John Adamian on May 3, 2016


Bombino might have been a truck driver if he hadn’t been blessed with a musical gift. The 36-year-old guitarist and singer from Niger creates music that can evoke the stark beauty of the vast desert, while conjuring images of guitar-god flamboyance. The extravagance is in the playing, not in the presentation. At its core, the music is humble enough, taking ornamental touches and elevating them to hypnotic levels. On his new album, Azel—his third studio recording, which was produced by Dirty Projectors’ David Longstreth— Bombino plays a mix of electric and acoustic, sometimes backed by a band, sometimes accompanied by hand drumming or clapping. (The Black Keys’ Dan Auerbach produced Bombino’s last studio album, 2013’s Nomad.)

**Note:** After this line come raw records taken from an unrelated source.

## src/sv/at_command_loopback_responder_assert.svh

```systemverilog
// Assertion macros shared by the AT responder modules.
// Each expects a clock named clk and a synchronous reset named rst in scope.
`ifndef AT_COMMAND_LOOPBACK_RESPONDER_ASSERT_SVH
`define AT_COMMAND_LOOPBACK_RESPONDER_ASSERT_SVH

// Same-cycle implication
`define ATCLR_ASSERT_NOW(lbl, ante, cons, msg) \
  lbl: assert property (@(posedge clk) disable iff (rst) (ante) |-> (cons)) \
    else $error(msg);

// Next-cycle implication
`define ATCLR_ASSERT_NEXT(lbl, ante, cons, msg) \
  lbl: assert property (@(posedge clk) disable iff (rst) (ante) |=> (cons)) \
    else $error(msg);

`endif

```

## src/sv/atclr_pkg.sv

```systemverilog
// Shared types, constants and the response table for the AT responder.
// No dependencies.
package atclr_pkg;

  // FIFO geometry
  localparam int FIFO_DEPTH = 1024;
  localparam int FIFO_AW    = $clog2(FIFO_DEPTH);
  localparam int FIFO_CW    = $clog2(FIFO_DEPTH + 1);

  // Read length handling
  localparam int MAX_READ = 64;
  localparam int LEN_W    = 7;
  localparam int CMP_W    = (FIFO_CW > LEN_W) ? FIFO_CW : LEN_W;

  // Request kinds
  localparam logic REQ_WRITE = 1'b0;
  localparam logic REQ_READ  = 1'b1;

  // Matcher states
  localparam logic [1:0] MS_IDLE  = 2'd0;
  localparam logic [1:0] MS_GOT_A = 2'd1;
  localparam logic [1:0] MS_GOT_T = 2'd2;

  // Characters
  localparam logic [7:0] CH_NUL = 8'h00;
  localparam logic [7:0] CH_CR  = 8'h0D;
  localparam logic [7:0] CH_LF  = 8'h0A;
  localparam logic [7:0] CH_UA  = 8'h41;
  localparam logic [7:0] CH_LA  = 8'h61;
  localparam logic [7:0] CH_UT  = 8'h54;
  localparam logic [7:0] CH_LT  = 8'h74;
  localparam logic [7:0] CH_UD  = 8'h44;
  localparam logic [7:0] CH_LD  = 8'h64;
  localparam logic [7:0] CH_UC  = 8'h43;
  localparam logic [7:0] CH_UO  = 8'h4F;
  localparam logic [7:0] CH_UN  = 8'h4E;
  localparam logic [7:0] CH_UE  = 8'h45;
  localparam logic [7:0] CH_UK  = 8'h4B;

  // Response sequences
  localparam int         RSP_IDX_W       = 4;
  localparam logic [3:0] RSP_CONNECT_LEN = 4'd11;
  localparam logic [3:0] RSP_OK_LEN      = 4'd6;

  typedef struct packed {
    logic       req_type;
    logic [7:0] data_byte;
    logic [6:0] read_length;
  } in_req_t;

  typedef struct packed {
    logic [7:0] out_byte;
    logic       byte_valid;
    logic       last_byte;
    logic       connected;
    logic       carrier_changed;
  } out_res_t;

  // Controller to datapath
  typedef struct packed {
    logic                 wr_byte;   // write request accepted
    logic                 wr_resp;   // push one response character
    logic                 resp_conn;
    logic [RSP_IDX_W-1:0] resp_idx;
    logic                 rd_issue;  // read FIFO head, advance
    logic                 out_load;  // capture RAM data into output
    logic                 out_last;
    logic                 out_empty; // load the empty-read result
  } cmd_t;

  // Datapath to controller
  typedef struct packed {
    logic             is_read;
    logic [LEN_W-1:0] take;      // bytes this read will return
    logic             resp_req;  // this write ends a command line
    logic             resp_conn; // ... and it is a connect command
    logic             out_free;  // output register free next cycle
  } sts_t;

  // Response character lookup
  function automatic logic [7:0] rsp_byte(input logic conn,
                                          input logic [RSP_IDX_W-1:0] idx);
    logic [7:0] b;
    b = CH_NUL;
    if (conn) begin
      unique case (idx)
        4'd0:    b = CH_CR;
        4'd1:    b = CH_LF;
        4'd2:    b = CH_UC;
        4'd3:    b = CH_UO;
        4'd4:    b = CH_UN;
        4'd5:    b = CH_UN;
        4'd6:    b = CH_UE;
        4'd7:    b = CH_UC;
        4'd8:    b = CH_UT;
        4'd9:    b = CH_CR;
        4'd10:   b = CH_LF;
        default: b = CH_NUL;
      endcase
    end else begin
      unique case (idx)
        4'd0:    b = CH_CR;
        4'd1:    b = CH_LF;
        4'd2:    b = CH_UO;
        4'd3:    b = CH_UK;
        4'd4:    b = CH_CR;
        4'd5:    b = CH_LF;
        default: b = CH_NUL;
      endcase
    end
    return b;
  endfunction

endpackage

```

## src/sv/atclr_ctrl.sv

```systemverilog
// Sequencer for the AT responder: request intake, response push, FIFO drain.
// Depends on atclr_pkg and the assertion macro header.
`include "at_command_loopback_responder_assert.svh"

module atclr_ctrl
  import atclr_pkg::*;
(
  input  logic clk,
  input  logic rst,
  input  logic req_valid,
  output logic req_stall,
  input  sts_t sts,
  output cmd_t cmd
);

  localparam logic [2:0] S_IDLE     = 3'd0;
  localparam logic [2:0] S_RESP     = 3'd1;
  localparam logic [2:0] S_RD_ADDR  = 3'd2;
  localparam logic [2:0] S_RD_DATA  = 3'd3;
  localparam logic [2:0] S_RD_EMPTY = 3'd4;

  logic [2:0]           state, state_next;
  logic [RSP_IDX_W-1:0] resp_idx, resp_idx_next;
  logic                 resp_conn, resp_conn_next;
  logic [LEN_W-1:0]     remaining, remaining_next;
  logic                 accept;
  logic [RSP_IDX_W-1:0] resp_end;

  assign req_stall = (state != S_IDLE);
  assign accept    = req_valid && !req_stall;
  assign resp_end  = resp_conn ? (RSP_CONNECT_LEN - 4'd1) : (RSP_OK_LEN - 4'd1);

  // Next state and commands
  always_comb begin
    state_next     = state;
    resp_idx_next  = resp_idx;
    resp_conn_next = resp_conn;
    remaining_next = remaining;
    cmd            = '0;
    cmd.resp_conn  = resp_conn;
    cmd.resp_idx   = resp_idx;
    cmd.out_last   = (remaining == LEN_W'(1));
    unique case (state)
      S_IDLE: begin
        if (accept) begin
          if (sts.is_read) begin
            remaining_next = sts.take;
            state_next     = (sts.take == '0) ? S_RD_EMPTY : S_RD_ADDR;
          end else begin
            cmd.wr_byte = 1'b1;
            if (sts.resp_req) begin
              resp_conn_next = sts.resp_conn;
              resp_idx_next  = '0;
              state_next     = S_RESP;
            end
          end
        end
      end
      S_RESP: begin
        cmd.wr_resp   = 1'b1;
        resp_idx_next = resp_idx + 1'b1;
        if (resp_idx == resp_end) begin
          state_next = S_IDLE;
        end
      end
      S_RD_ADDR: begin
        if (sts.out_free) begin
          cmd.rd_issue = 1'b1;
          state_next   = S_RD_DATA;
        end
      end
      S_RD_DATA: begin
        cmd.out_load   = 1'b1;
        remaining_next = remaining - 1'b1;
        state_next     = (remaining == LEN_W'(1)) ? S_IDLE : S_RD_ADDR;
      end
      S_RD_EMPTY: begin
        if (sts.out_free) begin
          cmd.out_empty = 1'b1;
          state_next    = S_IDLE;
        end
      end
      default: begin
        state_next = S_IDLE;
      end
    endcase
  end

  always_ff @(posedge clk) begin
    if (rst) begin
      state     <= S_IDLE;
      resp_idx  <= '0;
      resp_conn <= 1'b0;
      remaining <= '0;
    end else begin
      state     <= state_next;
      resp_idx  <= resp_idx_next;
      resp_conn <= resp_conn_next;
      remaining <= remaining_next;
    end
  end

  `ATCLR_ASSERT_NEXT(a_issue_then_load, cmd.rd_issue, cmd.out_load, "read data not captured")
  `ATCLR_ASSERT_NOW(a_resp_idx_range, state == S_RESP, resp_idx <= resp_end, "response overrun")
  `ATCLR_ASSERT_NOW(a_drain_nonzero, state == S_RD_ADDR || state == S_RD_DATA, remaining != '0, "drain with nothing left")

endmodule

```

Born Goumar Almoctar, Bombino has a guitar style that is pyrotechnic without being showy. On “Inar,” his acoustic sounds out—stuttering grace notes that turn back on themselves, bursting forward in cascades like the sound of a kora. At other times, Bombino thrums out droning notes with his right hand, while the fingers of his left hand flutter and pull away at the strings in rapid figures that can sound almost like a bagpipe—the phrases hinge and pivot on these kinds of accents and filigrees. Other songs, like “Iyat Ninhay,” open with astounding double-tracked electric guitar statements and slide into ominous riffs that, set against more plodding beats, might be at home on a Black Sabbath tune. His singing is soulful, and the tricky offbeat accents give the music a reggae feel in some places.

It’s emblematic of the music of the Tuareg, the traditionally nomadic ethnic group that lives along the Sahara in parts of Mali, Niger and Algeria. (Bombino has called some of their hybrid grooves “tuareggae.”) Groups like Tinariwen and Etran Finatawa have helped connect this guitar-based music with listeners from beyond Africa. As with those groups—and related artists like Ali Farka Touré—Bombino’s music is often labeled “desert blues,” with its loping rhythms, modal grooves and call-andresponse structures. Bombino initially found a wider audience when Hisham Mayet, the co-founder of the Sublime Frequencies label, recorded him at a 2007 wedding in Agadez.

“Even today, I play a lot of weddings,” Bombino says in an email, which was translated by his manager. “Weddings are the main source of income for musicians in Niger, effectively.”

Niger hasn’t always been so welcoming to the Tuareg. Following a rebellion in 1990, Bombino, then a boy, and his family fled to Algeria and later to Libya. These were formative years for him as a musician, as he picked up riffs and techniques from watching Jimi Hendrix videos, an influence that remains clear in the ornate percussive flourishes of his left hand. Later, the government in Niger banned the guitar among the Tuareg, since it was viewed as an instrument and symbol of rebellion. By this point, Bombino was making a living playing guitar. When two of his bandmates were executed, he moved again, to Burkina Faso, on the other side of the Sahara.

He was featured, along with other Tuareg musicians, in the 2010 documentary Agadez, the Music and the Rebellion. For many years, hostilities against the Tuareg had been a source of violence in these regions at times, but in recent years, the political climate has changed and Islamic radicals have become a more pressing security concern.

“At this moment, things are basically peaceful in Niger, despite the grave problems in Mali, Burkina, Nigeria and others,” Bombino says. “Of course, there are still very big problems, and there are regions in Niger that I would say are not safe for foreigners, but, at the same time, Niger is doing better politically than I can ever remember, in terms of integration and solidarity among all the ethnic groups of Niger. We Tuareg returned in 2009 and, since then, the society has become much more open to the Tuareg people and accepting of our rights and our culture. For me, this is a major victory, even if we continue to have serious problems.”

Bombino has been able to return home, and he currently resides in Niamey with his wife and daughters.

“There is a magical feeling in the [Sahara desert] that you cannot experience anywhere else,” he says. “And what makes Agadez special is the people there who are so kind. Agadez is a poor town but the culture there is rich and beautiful.”